Proof: if x≤y+ε for every ε>0 then x≤y

[samsun2024]

let x,y,ε in ℝ.
if x≤y+ε for every ε>0 then x≤y

hints: use proof by contrapositive .

i try to proof it, and end up showing that...
if x+ε≤y for every ε>0 then x≤y

 

[Dickfore]

Suppose, $x > y$. Then, take $\epsilon = 2 (x - y)$. Is the first inequality satisfied?

 

[oleador]

Suppose, $x > y$. Then, take $\epsilon = 2 (x - y)$. Is the first inequality satisfied?

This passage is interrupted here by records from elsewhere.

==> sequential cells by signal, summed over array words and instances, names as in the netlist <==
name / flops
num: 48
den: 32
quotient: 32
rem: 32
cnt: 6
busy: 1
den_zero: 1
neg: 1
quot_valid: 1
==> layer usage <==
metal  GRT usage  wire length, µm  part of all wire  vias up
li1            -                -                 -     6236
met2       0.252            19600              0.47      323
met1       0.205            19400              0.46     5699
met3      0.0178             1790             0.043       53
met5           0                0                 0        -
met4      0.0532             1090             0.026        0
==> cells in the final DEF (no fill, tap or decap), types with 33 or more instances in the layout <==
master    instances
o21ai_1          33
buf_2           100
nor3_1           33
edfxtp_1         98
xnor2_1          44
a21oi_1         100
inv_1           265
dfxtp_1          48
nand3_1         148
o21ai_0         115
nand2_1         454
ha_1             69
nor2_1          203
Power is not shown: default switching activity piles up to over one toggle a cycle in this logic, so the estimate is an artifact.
**config.mk**
```make
export PLATFORM = sky130hd
export DESIGN_NAME = mode_select
export DESIGN_NICKNAME = d
export VERILOG_FILES = /design/src/source/dab_pkg.sv /design/src/source/mode_select.sv
export VERILOG_INCLUDE_DIRS = /design/src /design/src/source
export SDC_FILE = /design/constraint.sdc
export NUM_CORES = 1
export LEC_CHECK = 0
export BUFFER_PORTS_ARGS = -buffer_cell sky130_fd_sc_hd__buf_2
export CAP_MARGIN = 30
export CORE_ASPECT_RATIO = 1.4
export CORE_MARGIN = 3
export CORE_UTILIZATION = 55
export DETAILED_ROUTE_END_ITERATION = 6
export PLACE_DENSITY_LB_ADDON = 0.2
export RECOVER_POWER = 50
export SYNTH_ARGS = -nofsm -noshare
export SYNTH_HDL_FRONTEND = slang
export SYNTH_SLANG_ARGS = --single-unit
```
**constraint.sdc**
```tcl
create_clock -name clk -period 3.1 [get_ports clk]
set_input_delay 0.155 -clock clk [delete_from_list [all_inputs] [get_ports clk]]
set_output_delay 0.155 -clock clk [all_outputs]
set_load 0.02 [all_outputs]
```
## src/ifu_cfg_pkg.sv

```systemverilog
package ifu_cfg_pkg;

    // fetch datapath widths
    localparam int PC_W   = 32;
    localparam int INST_W = 32;

    // cache geometry: 2 ways, 64 sets, 8-byte lines
    localparam int WAYS       = 2;
    localparam int OFFSET_W   = 3;
    localparam int INDEX_W    = 6;
    localparam int TAG_W      = PC_W - INDEX_W - OFFSET_W;
    localparam int SETS       = 2 ** INDEX_W;
    localparam int LINE_W     = 8 * (2 ** OFFSET_W);
    localparam int RAM_ROW_W  = WAYS * LINE_W;

    // fetch address
    typedef logic [PC_W-1:0] pc_t;

    // one instruction word
    typedef logic [INST_W-1:0] inst_t;

    // pc[31:9]
    typedef logic [TAG_W-1:0] cache_tag_t;

    // pc[8:3]
    typedef logic [INDEX_W-1:0] cache_index_t;

    // pc[2:0], bit 2 picks the upper word
    typedef logic [OFFSET_W-1:0] cache_offset_t;

    // one refill line from memory
    typedef logic [LINE_W-1:0] line_t;

    // one data array row, way 0 low half, way 1 high half
    typedef logic [RAM_ROW_W-1:0] ram_row_t;

endpackage
```

## src/inst_predecode.sv

```systemverilog
`timescale 1ns/1ps

module inst_predecode (
    input  logic               clk,
    input  logic               rst,
    input  logic               word_take,
    input  ifu_cfg_pkg::inst_t word,
    input  ifu_cfg_pkg::pc_t   word_pc,
    output logic               inst_valid,
    output ifu_cfg_pkg::inst_t inst,
    output ifu_cfg_pkg::pc_t   inst_pc,
    output logic               inst_is_jal,
    output logic               inst_is_branch,
    output logic               redirect,
    output ifu_cfg_pkg::pc_t   redirect_pc
);

    // major opcodes
    localparam logic [6:0] OPC_JAL    = 7'b1101111;
    localparam logic [6:0] OPC_BRANCH = 7'b1100011;

    logic             is_jal;
    logic             is_branch;
    ifu_cfg_pkg::pc_t jal_imm;

    assign is_jal    = (word[6:0] == OPC_JAL);
    assign is_branch = (word[6:0] == OPC_BRANCH);

    // J-type immediate, sign extended
    assign jal_imm = {{12{word[31]}}, word[19:12], word[20], word[30:21], 1'b0};

    always_ff @(posedge clk) begin
        if (rst) begin
            inst_valid <= 1'b0;
        end else begin
            inst_valid <= word_take;
        end
    end

    always_ff @(posedge clk) begin
        if (word_take) begin
            inst           <= word;
            inst_pc        <= word_pc;
            inst_is_jal    <= is_jal;
            inst_is_branch <= is_branch;
            redirect_pc    <= word_pc + jal_imm;
        end
    end

    // one cycle pulse alongside the registered jal
    assign redirect = inst_valid & inst_is_jal;

endmodule

```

The contrapositive is $x>y \Rightarrow x>y+ε$
$\epsilon = 2 (x - y)$ would not work:
$x>y+ε \Rightarrow x>y+2 (x - y) \Rightarrow -x>-y$, a contradiction unless $x=y$.
$\epsilon = (x - y)/2$ would work though.

 

[DonAntonio]

The contrapositive is $x>y \Rightarrow x>y+ε$


*** No, it is not. The contrapositive is $x>y\Longrightarrow x\nleq y+\epsilon$ , for some $\epsilon > 0$

DonAntonio


$\epsilon = 2 (x - y)$ would not work:
$x>y+ε \Rightarrow x>y+2 (x - y) \Rightarrow -x>-y$, a contradiction unless $x=y$.
$\epsilon = (x - y)/2$ would work though.

...

 

[oleador]

True. Confused $\forallε>0[x≤y+ε]\Rightarrow x≤y$ with $\forallε>0[x≤y+ε\Rightarrow x≤y]$.
The former is true.

This, however, does not change my conclusion. $ε=2(x−y)$ doesn't work, while $ε=(x−y)/2$ does.